Returning to campus just before the semester started, Reisner swung by Lincoln Center’s newly renovated lab with her parents and talked about her experience.

Cecilia Reisner and her parents

Reisner with her parents, Rod and Michele

“At Lincoln Center, all of my science professors know my name and they know what I’m interested in,” she said. “And then at Rose Hill, I had this opportunity where I can go into a lab and they know exactly what I’m interested in studying. And then they can kind of work with me and say, ‘Okay, you’re very unique because you like this. So, how about we put you in contact with this professor,’” she said, adding that they also connected her with a professor that got her into the Fordham-Columbia program.

She said that she’s happy to be back at Fordham and appreciates the opportunity that the collaboration has afforded her.

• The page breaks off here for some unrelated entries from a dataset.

Setup of old:
// cpu
module cpu(
	input clk,
	input reset,
	input logic [15:0] i_mem_rddata,
	input logic i_mem_wait,  
	input logic i_mem_rddatavalid,  
	output logic [15:0] o_mem_wrdata,
	output logic [15:0] o_mem_addr,
	output logic o_mem_rd,
	output logic o_mem_wr
);
	logic PC_write;
	logic Addr_sel;
	logic mem_rd;
	logic mem_wr;
	logic MDR_load;
	logic IR_load;
	logic OpA_sel;
	logic OpAB_load;
	logic [1:0] ALU_1_sel;
	logic [1:0] ALU_2_sel;
	logic [1:0] ALUop_sel;
	logic ALU_out;
	logic RF_write;
	logic Reg_in;
	logic Flag_write;
	logic RF_write_call;
	logic mov_hi;
	logic N, Z, imm;
	logic [3:0] instr;
	datapath data(
		.rst(reset),
		.clk(clk), 
		.i_mem_rddata(i_mem_rddata),
		.i_PC_write(PC_write),
		.i_Addr_sel(Addr_sel),
		.i_mem_wr(mem_wr),
		.i_MDR_load(MDR_load),
		.i_IR_load(IR_load),
		.i_OpA_sel(OpA_sel),
		.i_OpAB_load(OpAB_load),
		.i_ALU_1_sel(ALU_1_sel),
		.i_ALU_2_sel(ALU_2_sel),
		.i_ALUop_sel(ALUop_sel),
		.i_ALU_out(ALU_out),
		.i_RF_write(RF_write),
		.i_Reg_in(Reg_in),
		.i_Flag_write(Flag_write),
		.i_RF_write_call(RF_write_call),
		.i_mov_hi(mov_hi),
		.o_N(N),
		.o_Z(Z),
		.o_instr(instr),
		.o_mem_wrdata(o_mem_wrdata),
		.o_mem_addr(o_mem_addr),
  ...
Size: roughly 1600 cells after synthesis, roughly 240 flip-flops, ~54 I/O pins, about 13000 um2 of cells after synthesis.
Settings: LEC_CHECK=0, ABC_AREA=1, CAP_MARGIN=20, CORE_MARGIN=2, CORE_UTILIZATION=72, CTS_CLUSTER_DIAMETER=359, CTS_CLUSTER_SIZE=14, SETUP_SLACK_MARGIN=0.45, SLEW_MARGIN=20; clock period 3.91 ns.
run.sh (not shown) runs the stock make flow with config.mk's settings and CLKGATE_MAP_FILE=.
Every stage of old finished as expected; the final checks, on the other hand, flagged negative setup slack, which means the layout fails.
### old -> new
- a change of CORE_UTILIZATION from 72 to 52
- a deleted CTS_CLUSTER_DIAMETER that had been 359
- a deleted CTS_CLUSTER_SIZE that had been 14
- a deleted SETUP_SLACK_MARGIN that had been 0.45
- a change of the clock period (ns, I/O delays scaled along) from 3.91 to 2.63
## What came out
- new has first-pass iteration count of the detailed router below what old had.
- Ran to the end and failed final checks on negative setup slack: new.
- new against old: initial standard-cell utilization of the core went down 20 points; core utilization went down 16 points; first-iteration DRC count went down 40%.
- Sort new and old by proportion of cell area occupied by registers, ascending, and new comes first.
- Count of cells along the worst register-to-register path in new is 3 higher than in old
- Against old, cell area in new rose by more than 10%.
- Compared with old, new has less setup slack.

---

## v1
cpu again, from the RTL that the note above started with.
export LEC_CHECK = 0
export ABC_AREA = 1
export CAP_MARGIN = 20
export CORE_MARGIN = 2
export CORE_UTILIZATION = 40
export CTS_CLUSTER_DIAMETER = 354
export HOLD_SLACK_MARGIN = -0.08
export SLEW_MARGIN = 20
create_clock -name core_clock -period 4.8 [get_ports {clk}]
Edits applied to the flow inputs when going from v1 to v28:
==> flow/config.mk <==
export PLATFORM = sky130hd
export DESIGN_NAME = cpu
export DESIGN_NICKNAME = cpu
export VERILOG_FILES = /design/flow/design.v
export SDC_FILE = /design/flow/constraint.sdc
export NUM_CORES = 4
export LEC_CHECK = 0
export CAP_MARGIN = 20
export CORE_MARGIN = 2
export CORE_UTILIZATION = 40
export CTS_CLUSTER_SIZE = 56
export MAX_ROUTING_LAYER = met4
export SLEW_MARGIN = 20
Results
- v28 vs. v1: maximum number of pins on one net before global-route repair decreased 37, compound-cell area share of the yosys netlist increased 2.1 points, non-filler instance count after layout decreased 104, post-placement cell area increased 660 um2.
- v28 vs v1: path length in cells of the critical path down in v28
## cordic_2taylor
module cordic_2taylor (
input clk,
input reset,
input signed [15:0] ang,
input signed [15:0] xin,
input signed [15:0] yin,
output signed [15:0] Xout,
output signed [15:0] Yout);
Size in the first run: roughly 4600 cells after synthesis, ~180 flip-flops.
export LEC_CHECK = 0
export ABC_AREA = 1
export CAP_MARGIN = 20
export CORE_MARGIN = 2
export CORE_UTILIZATION = 40
export CTS_CLUSTER_DIAMETER = 328
export CTS_CLUSTER_SIZE = 98
export SETUP_SLACK_MARGIN = -0.61
export SLEW_MARGIN = 20
export TNS_END_PERCENT = 45
create_clock -name core_clock -period 10.0 [get_ports {clk}]
run.sh (not shown) runs the stock make flow with config.mk's settings and CLKGATE_MAP_FILE=.
Rerun with:
==> flow/config.mk (replaced) <==
export PLATFORM = sky130hd
export DESIGN_NAME = cordic_2taylor
export DESIGN_NICKNAME = cordic_2taylor
export VERILOG_FILES = /design/flow/design.v
export SDC_FILE = /design/flow/constraint.sdc
export NUM_CORES = 4
export LEC_CHECK = 0
export CAP_MARGIN = 20
export CELL_PAD_IN_SITES_DETAIL_PLACEMENT = 2
export CORE_MARGIN = 2
export CORE_UTILIZATION = 40
export GPL_ROUTABILITY_DRIVEN = 0
export MAX_ROUTING_LAYER = met4
export SETUP_SLACK_MARGIN = 2.05
export SLEW_MARGIN = 20
export TNS_END_PERCENT = 60
Result:
- With this change the flow failed in 5_1_grt with GRT-0116
- die area grows by 2.6%
- synthesized cell count decreases by about 9%
- synthesized area climbs by about 2.6%
Rerun with:
==> flow/config.mk (replaced) <==
export PLATFORM = sky130hd
export DESIGN_NAME = cordic_2taylor
export DESIGN_NICKNAME = cordic_2taylor
export VERILOG_FILES = /design/flow/design.v
export SDC_FILE = /design/flow/constraint.sdc
export NUM_CORES = 4
export LEC_CHECK = 0
export ABC_AREA = 1
export CAP_MARGIN = 25
export CORE_MARGIN = 2
export CORE_UTILIZATION = 22
export CTS_CLUSTER_DIAMETER = 338
export CTS_CLUSTER_SIZE = 100
export HOLD_SLACK_MARGIN = -0.07
export PLACE_DENSITY = 0.91
export SETUP_SLACK_MARGIN = -0.97
export SLEW_MARGIN = 0
Outcome: With this change the flow produced a clean layout; die area increases by about 80%; synthesized area shrinks by 2.5%; synthesized cell count went up by 9.8%.
Rerun with:
--- a/flow/config.mk
+++ b/flow/config.mk
@@ -8,9 +8,9 @@
 export ABC_AREA = 1
-export CAP_MARGIN = 25
+export CAP_MARGIN = 0
 export CORE_MARGIN = 2
-export CORE_UTILIZATION = 22
+export CORE_UTILIZATION = 40
 export CTS_CLUSTER_DIAMETER = 338
-export CTS_CLUSTER_SIZE = 100
+export CTS_CLUSTER_SIZE = 43
 export HOLD_SLACK_MARGIN = -0.07
-export PLACE_DENSITY = 0.91
+export PLACE_DENSITY_LB_ADDON = 0.02
 export SETUP_SLACK_MARGIN = -0.97
Final area came out lower by 1.1%; non-clock buffer count climbs by 84; final cell count goes down by 12%; area after synthesis is unchanged; via count came out lower by 4.0%; count of clock-buffer cells in the layout is unchanged; maximum frequency rose by 2.8%; setup slack improved by 260 ps; global-route usage climbs by 11 points.
Rerun with:
==> flow/config.mk (replaced) <==
export PLATFORM = sky130hd
export DESIGN_NAME = cordic_2taylor
export DESIGN_NICKNAME = cordic_2taylor
export VERILOG_FILES = /design/flow/design.v
export SDC_FILE = /design/flow/constraint.sdc
export NUM_CORES = 4
export LEC_CHECK = 0
export CAP_MARGIN = 0
export CORE_MARGIN = 2
export CORE_UTILIZATION = 40
export GPL_TIMING_DRIVEN = 0
export HOLD_SLACK_MARGIN = 0.17
export SLEW_MARGIN = 20
==> flow/constraint.sdc (replaced) <==
create_clock -name core_clock -period 8.67 [get_ports {clk}]
set_input_delay 1.7340 -clock core_clock [delete_from_list [all_inputs] [get_ports {clk}]]
set_output_delay 1.7340 -clock core_clock [all_outputs]
set_load 0.01 [all_outputs]
After rerunning: This time the run completed, yet does not pass: negative setup slack. Cell area rose by 8.6%. Cell count fell by 5.8%. Wire length rose by 12%. Non-clock buffer count rose by 94.
Rerun with:
--- a/flow/config.mk
+++ b/flow/config.mk
@@ -7,7 +7,5 @@
 export LEC_CHECK = 0
-export CAP_MARGIN = 0
+export CAP_MARGIN = 20
 export CORE_MARGIN = 2
-export CORE_UTILIZATION = 40
-export GPL_TIMING_DRIVEN = 0
-export HOLD_SLACK_MARGIN = 0.17
+export CORE_UTILIZATION = 65
 export SLEW_MARGIN = 20
==> flow/constraint.sdc (replaced) <==
create_clock -name core_clock -period 11.7 [get_ports {clk}]
set_input_delay 2.3400 -clock core_clock [delete_from_list [all_inputs] [get_ports {clk}]]
set_output_delay 2.3400 -clock core_clock [all_outputs]
set_load 0.01 [all_outputs]
Outcome: The new run went through all stages and came out clean. Wire length came out lower by about a fifth. Worst setup slack improves by 1300 ps.


The RTL this note starts from:
==> flow/design.v <==
module sin_h(
    input signed [15:0] r_in,
    output signed [15:0] r_out
    );
     wire signed [15:0] a,b,c,d;
     assign a = r_in + (r_in >>> 2);
     assign b = (a >>> 4)+(r_in >>> 6);
     assign c = b+a; 
     assign d = (c >>> 5)+(r_in);
     assign r_out = d >>>1;     
endmodule
module cos_h(
    input signed [15:0] r,
    output signed [15:0] r_o
    );
    wire signed [15:0] a,b,c,d;
  assign a = r + (r >>> 2);
  assign b = r + (a >>> 2);
  assign c = b >>> 9;
  assign d = r + (r >>> 3);
  assign r_o = c+d;
endmodule
module sinh_23(
    input signed [15:0] rin,
    input S,
    output signed [15:0] rout
    );
     wire signed [15:0] a,b,c,d,e;
     assign a = (rin >>> 4)+ rin;
     assign b = rin + (rin >>> 9);
     assign c = b + (a >>> 7);
     assign d = c >>> 2;
     assign e = b >>> 3;
     assign rout = S? d:e;
endmodule
module cosh_23(
    input signed [15:0] ri,
    input sel,
    output signed [15:0] ro
    );
    wire signed [15:0] a,b,c,d;
    assign a = ri >>>7;
    assign b = (ri >>> 8)+ ri;
    assign c = b >>> 5;
    assign d = sel? c:b;
    assign ro = d + ri;
endmodule
module sinh_45(
    input signed [15:0] rin,
    input s,
    output signed [15:0] rout    
    );
    wire signed [15:0] a,b,c;
    assign a = rin >>> 4;
    assign b = rin >>> 5;
    assign c = s? a:b;
    assign rout = c;
endmodule
module cosh_45(
    input signed [15:0] rin,
    input s,
    output signed [15:0] rout    
    );
    wire signed [15:0] a,b,c;
    assign a = rin >>> 11;
    assign b = rin >>> 9;
    assign c = s? b:a;
    assign rout = rin + c;
endmodule
module stage_1(
    input signed [15:0] x_in,
    input signed [15:0] y_in,
    input signed [15:0] ang_in,
    input clk,
    input reset,
    output reg signed [15:0] x_out,
    output reg signed [15:0] y_out,
    output reg signed [15:0] ang_out
    );
    wire signed [15:0] p,q,u,v,abs_theta;
    assign abs_theta = ang_in[15] ? (~ang_in + 1'b1) : ang_in;
    reg signed [15:0] r,s,w,x,z,k; 
    sin_h S1(.r_in(y_in), .r_out(q));
    sin_h S2(.r_in(x_in), .r_out(u));
    cos_h C1(.r(x_in), .r_o(p));
    cos_h C2(.r(y_in), .r_o(v));
    always @(posedge clk, posedge reset)
    begin
    if(reset)
      begin
      x_out <= 16'b0000000000000000;
      y_out <= 16'b0000000000000000;
      ang_out <= 16'b0000000000000000;
      end
    else
    begin
      if (abs_theta <= 16'b0001000000000000)
         begin
         x_out <= x_in;
         y_out <= y_in;
         ang_out <= ang_in;
         end
      else 
         begin
         case(ang_in[15])
         1'b0: begin 
              x_out <= p+q; 
              y_out <= u+v; 
              ang_out <= ang_in - 16'b0010000000000000; 
              end
         1'b1: begin 
              x_out <= p-q; 
              y_out <= v-u; 
              ang_out <= ang_in + 16'b0010000000000000; 
              end
          endcase
         end
  end
end
endmodule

“It’s amazing how we can be in collaboration with Columbia and I can still be in a specialized school like Fordham where everybody knows my name, everybody knows what I like to do, everybody knows my interests.”

Gallo said that being a part of a collaborative effort is an important aspect of research that must be taught alongside the science.

“The collaboration provides outcomes for our lab, but it also helps expose students to other scientists,” he said. “It’s also about talking to people and being in the mix, being a part of New York’s neuroscience community. It gives students an idea of where they want to go in the future and career possibilities they may want to explore.”